▶ Task
Repeat precisely the span of lines below that opens with the line containing "export SDC_FILE = /design/constraint.sdc" and closes with the line containing "valid && ready are", both included.

▶ Supplied records
File: src/rtl/demux64x1_4_buf_if.sv
// ----------------------------------------------------------------------------
// demux64x1_4_buf_if
//   Bundle for the 1-to-4 registered demultiplexer: one valid/ready input
//   stream carrying a 2-bit lane select, and four valid/ready output lanes.
//   Signals
//     in_valid/in_ready/in_sel/in_data : producer -> block
//     out_valid[3:0]/out_ready[3:0]    : per-lane output handshake
//     out_data0..out_data3             : head word of each lane (0 if empty)
//     lane_count                       : per-lane occupancy, lane k at slice k
//   Modports
//     master : producer/consumer side (testbench or surrounding logic)
//     slave  : the demux itself
// ----------------------------------------------------------------------------
interface demux64x1_4_buf_if #(
   parameter int WIDTH = 64,
   parameter int DEPTH = 2
);
   localparam int CW = $clog2(DEPTH) + 1;

   logic                  in_valid;
   logic                  in_ready;
   logic [1:0]            in_sel;
   logic [WIDTH-1:0]      in_data;
   logic [3:0]            out_valid;
   logic [3:0]            out_ready;
   logic [WIDTH-1:0]      out_data0;
   logic [WIDTH-1:0]      out_data1;
   logic [WIDTH-1:0]      out_data2;
   logic [WIDTH-1:0]      out_data3;
   logic [4*CW-1:0]       lane_count;

   modport master (
      output in_valid, in_sel, in_data, out_ready,
      input  in_ready, out_valid, out_data0, out_data1, out_data2, out_data3,
             lane_count
   );

   modport slave (
      input  in_valid, in_sel, in_data, out_ready,
      output in_ready, out_valid, out_data0, out_data1, out_data2, out_data3,
             lane_count
   );
endinterface
--- src/rtl/con_pkg.sv ---
// Shared definitions for the branch-condition unit: condition codes, FSM states, counter width.
// Latency: n/a (types and constants only).
// Backpressure: n/a.
package con_pkg;

  // Condition codes; 0-3 keep the legacy 2-bit encoding
  localparam logic [3:0] COND_EQ     = 4'b0000;
  localparam logic [3:0] COND_NE     = 4'b0001;
  localparam logic [3:0] COND_GE     = 4'b0010;
  localparam logic [3:0] COND_LT     = 4'b0011;
  localparam logic [3:0] COND_GT     = 4'b0100;
  localparam logic [3:0] COND_LE     = 4'b0101;
  localparam logic [3:0] COND_GEU    = 4'b0110;
  localparam logic [3:0] COND_LTU    = 4'b0111;
  localparam logic [3:0] COND_ALWAYS = 4'b1000;
  localparam logic [3:0] COND_NEVER  = 4'b1001;

  // Width of the optional evaluation counters
  localparam int STAT_W = 16;

  // Two-operand sequencing states
  typedef enum logic {
    ST_IDLE   = 1'b0,
    ST_WAIT_B = 1'b1
  } state_t;

endpackage

--- src/rtl/con_compare.sv ---
// Combinational condition evaluator: a <cond> b over DATA_W bits, flags reserved codes.
// Latency: zero cycles (pure combinational).
// Backpressure: none; result follows inputs.
module con_compare #(
  parameter int DATA_W = 32
) (
  input  logic [DATA_W-1:0] a,
  input  logic [DATA_W-1:0] b,
  input  logic [3:0]        cond,
  output logic              result,
  output logic              reserved
);
  import con_pkg::*;

  logic eq;
  logic lt_s;
  logic lt_u;

  // Three primitive relations; every code is derived from these
  always_comb begin
    eq   = (a == b);
    lt_s = ($signed(a) < $signed(b));
    lt_u = (a < b);
  end

  // Decode the condition code; reserved codes evaluate false and raise reserved
  always_comb begin
    result   = 1'b0;
    reserved = 1'b0;
    case (cond)
      COND_EQ:     result = eq;
      COND_NE:     result = !eq;
      COND_GE:     result = !lt_s;
      COND_LT:     result = lt_s;
      COND_GT:     result = !lt_s && !eq;
      COND_LE:     result = lt_s || eq;
      COND_GEU:    result = !lt_u;
      COND_LTU:    result = lt_u;
      COND_ALWAYS: result = 1'b1;
      COND_NEVER:  result = 1'b0;
      default:     reserved = 1'b1;
    endcase
  end

endmodule
$ cat config.mk
export PLATFORM = sky130hd
export DESIGN_NAME = alu_op_sequencer
export DESIGN_NICKNAME = d
export VERILOG_FILES = /design/src/rtl/alu_op_sequencer.sv
export SDC_FILE = /design/constraint.sdc
export NUM_CORES = 1
export LEC_CHECK = 0
export CORE_MARGIN = 1
export CORE_UTILIZATION = 47
export DETAILED_ROUTE_END_ITERATION = 6
export PLACE_DENSITY = 0.84
export SLEW_MARGIN = 10
export SYNTH_ARGS = -nofsm -noshare
export SYNTH_HDL_FRONTEND = slang
export SYNTH_SLANG_ARGS = --single-unit
$ cat constraint.sdc
create_clock -name clk -period 2.57 [get_ports clk]
set_clock_uncertainty 0.05 [all_clocks]
set_input_delay 0.514 -clock clk [delete_from_list [all_inputs] [get_ports clk]]
set_output_delay 0.514 -clock clk [all_outputs]
set_load 0.02 [all_outputs]
$ cat src/rtl/alu_op_sequencer.sv
// Sequential front-end for the 6-bit mini ALU: loads fxn/A/B words, waits one
// settle cycle, captures the ALU result and offers it to a consumer.
module alu_op_sequencer #(
  parameter int WIDTH = 6,
  parameter int FXN_W = 3,
  parameter int CNT_W = 8
) (
  input  logic             clk,
  input  logic             reset_n,
  input  logic             in_valid,
  output logic             in_ready,
  input  logic [WIDTH-1:0] in_data,
  input  logic             flush,
  output logic [FXN_W-1:0] alu_fxn,
  output logic [WIDTH-1:0] alu_a,
  output logic [WIDTH-1:0] alu_b,
  input  logic [WIDTH-1:0] alu_out,
  input  logic             alu_oflow,
  input  logic             alu_cout,
  output logic             res_valid,
  input  logic             res_ready,
  output logic [WIDTH-1:0] res_data,
  output logic             res_oflow,
  output logic             res_cout,
  output logic [CNT_W-1:0] op_count,
  output logic [2:0]       state_dbg
);

  typedef enum logic [2:0] {
    LOAD_FXN = 3'd0,
    LOAD_A   = 3'd1,
    LOAD_B   = 3'd2,
    EXEC     = 3'd3,
    HOLD     = 3'd4
  } state_e;

  state_e           state_q, state_d;
  logic [FXN_W-1:0] fxn_q, fxn_d;
  logic [WIDTH-1:0] a_q, a_d;
  logic [WIDTH-1:0] b_q, b_d;
  logic [WIDTH-1:0] res_data_q, res_data_d;
  logic             res_oflow_q, res_oflow_d;
  logic             res_cout_q, res_cout_d;
  logic [CNT_W-1:0] op_count_q, op_count_d;

  // Handshakes: a transfer happens only on an edge where valid && ready are
  // both high; ready is decoded from state alone and never looks at valid.
  always_comb begin
    state_d     = state_q;
    fxn_d       = fxn_q;
    a_d         = a_q;
    b_d         = b_q;
    res_data_d  = res_data_q;
    res_oflow_d = res_oflow_q;
    res_cout_d  = res_cout_q;
    op_count_d  = op_count_q;
    in_ready    = 1'b0;
    res_valid   = 1'b0;

    case (state_q)
      LOAD_FXN: begin
        in_ready = 1'b1;
        if (in_valid) begin
          fxn_d   = in_data[FXN_W-1:0];
          state_d = LOAD_A;
        end
      end
      LOAD_A: begin
        in_ready = 1'b1;
        if (in_valid) begin
          a_d     = in_data;
          state_d = LOAD_B;
        end
      end
      LOAD_B: begin
        in_ready = 1'b1;
        if (in_valid) begin
          b_d     = in_data;
          state_d = EXEC;
        end
      end
      EXEC: begin
        // Operands have been stable for a full cycle; the ALU has settled.
        res_data_d  = alu_out;
        res_oflow_d = alu_oflow;
        res_cout_d  = alu_cout;
        state_d     = HOLD;
      end
      HOLD: begin
        res_valid = 1'b1;
        if (res_ready) begin
          if (op_count_q != {CNT_W{1'b1}}) op_count_d = op_count_q + CNT_W'(1);
          state_d = LOAD_FXN;
        end
      end
      default: state_d = LOAD_FXN;
    endcase

    // Abort wins over everything and leaves all datapath registers untouched.
    if (flush) begin
      state_d     = LOAD_FXN;
      fxn_d       = fxn_q;
      a_d         = a_q;
      b_d         = b_q;
      res_data_d  = res_data_q;
      res_oflow_d = res_oflow_q;
      res_cout_d  = res_cout_q;
      op_count_d  = op_count_q;
    end
  end

  always_ff @(posedge clk or negedge reset_n) begin
    if (!reset_n) begin
      state_q     <= LOAD_FXN;
      fxn_q       <= '0;
      a_q         <= '0;
      b_q         <= '0;
      res_data_q  <= '0;
      res_oflow_q <= 1'b0;
      res_cout_q  <= 1'b0;
      op_count_q  <= '0;
    end else begin
      state_q     <= state_d;
      fxn_q       <= fxn_d;
      a_q         <= a_d;
      b_q         <= b_d;
      res_data_q  <= res_data_d;
      res_oflow_q <= res_oflow_d;
      res_cout_q  <= res_cout_d;
      op_count_q  <= op_count_d;
    end
  end

  assign alu_fxn   = fxn_q;
  assign alu_a     = a_q;
  assign alu_b     = b_q;
  assign res_data  = res_data_q;
  assign res_oflow = res_oflow_q;
  assign res_cout  = res_cout_q;
  assign op_count  = op_count_q;
  assign state_dbg = state_q;

endmodule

▶ Exercise output
export SDC_FILE = /design/constraint.sdc
export NUM_CORES = 1
export LEC_CHECK = 0
export CORE_MARGIN = 1
export CORE_UTILIZATION = 47
export DETAILED_ROUTE_END_ITERATION = 6
export PLACE_DENSITY = 0.84
export SLEW_MARGIN = 10
export SYNTH_ARGS = -nofsm -noshare
export SYNTH_HDL_FRONTEND = slang
export SYNTH_SLANG_ARGS = --single-unit
$ cat constraint.sdc
create_clock -name clk -period 2.57 [get_ports clk]
set_clock_uncertainty 0.05 [all_clocks]
set_input_delay 0.514 -clock clk [delete_from_list [all_inputs] [get_ports clk]]
set_output_delay 0.514 -clock clk [all_outputs]
set_load 0.02 [all_outputs]
$ cat src/rtl/alu_op_sequencer.sv
// Sequential front-end for the 6-bit mini ALU: loads fxn/A/B words, waits one
// settle cycle, captures the ALU result and offers it to a consumer.
module alu_op_sequencer #(
  parameter int WIDTH = 6,
  parameter int FXN_W = 3,
  parameter int CNT_W = 8
) (
  input  logic             clk,
  input  logic             reset_n,
  input  logic             in_valid,
  output logic             in_ready,
  input  logic [WIDTH-1:0] in_data,
  input  logic             flush,
  output logic [FXN_W-1:0] alu_fxn,
  output logic [WIDTH-1:0] alu_a,
  output logic [WIDTH-1:0] alu_b,
  input  logic [WIDTH-1:0] alu_out,
  input  logic             alu_oflow,
  input  logic             alu_cout,
  output logic             res_valid,
  input  logic             res_ready,
  output logic [WIDTH-1:0] res_data,
  output logic             res_oflow,
  output logic             res_cout,
  output logic [CNT_W-1:0] op_count,
  output logic [2:0]       state_dbg
);

  typedef enum logic [2:0] {
    LOAD_FXN = 3'd0,
    LOAD_A   = 3'd1,
    LOAD_B   = 3'd2,
    EXEC     = 3'd3,
    HOLD     = 3'd4
  } state_e;

  state_e           state_q, state_d;
  logic [FXN_W-1:0] fxn_q, fxn_d;
  logic [WIDTH-1:0] a_q, a_d;
  logic [WIDTH-1:0] b_q, b_d;
  logic [WIDTH-1:0] res_data_q, res_data_d;
  logic             res_oflow_q, res_oflow_d;
  logic             res_cout_q, res_cout_d;
  logic [CNT_W-1:0] op_count_q, op_count_d;

  // Handshakes: a transfer happens only on an edge where valid && ready are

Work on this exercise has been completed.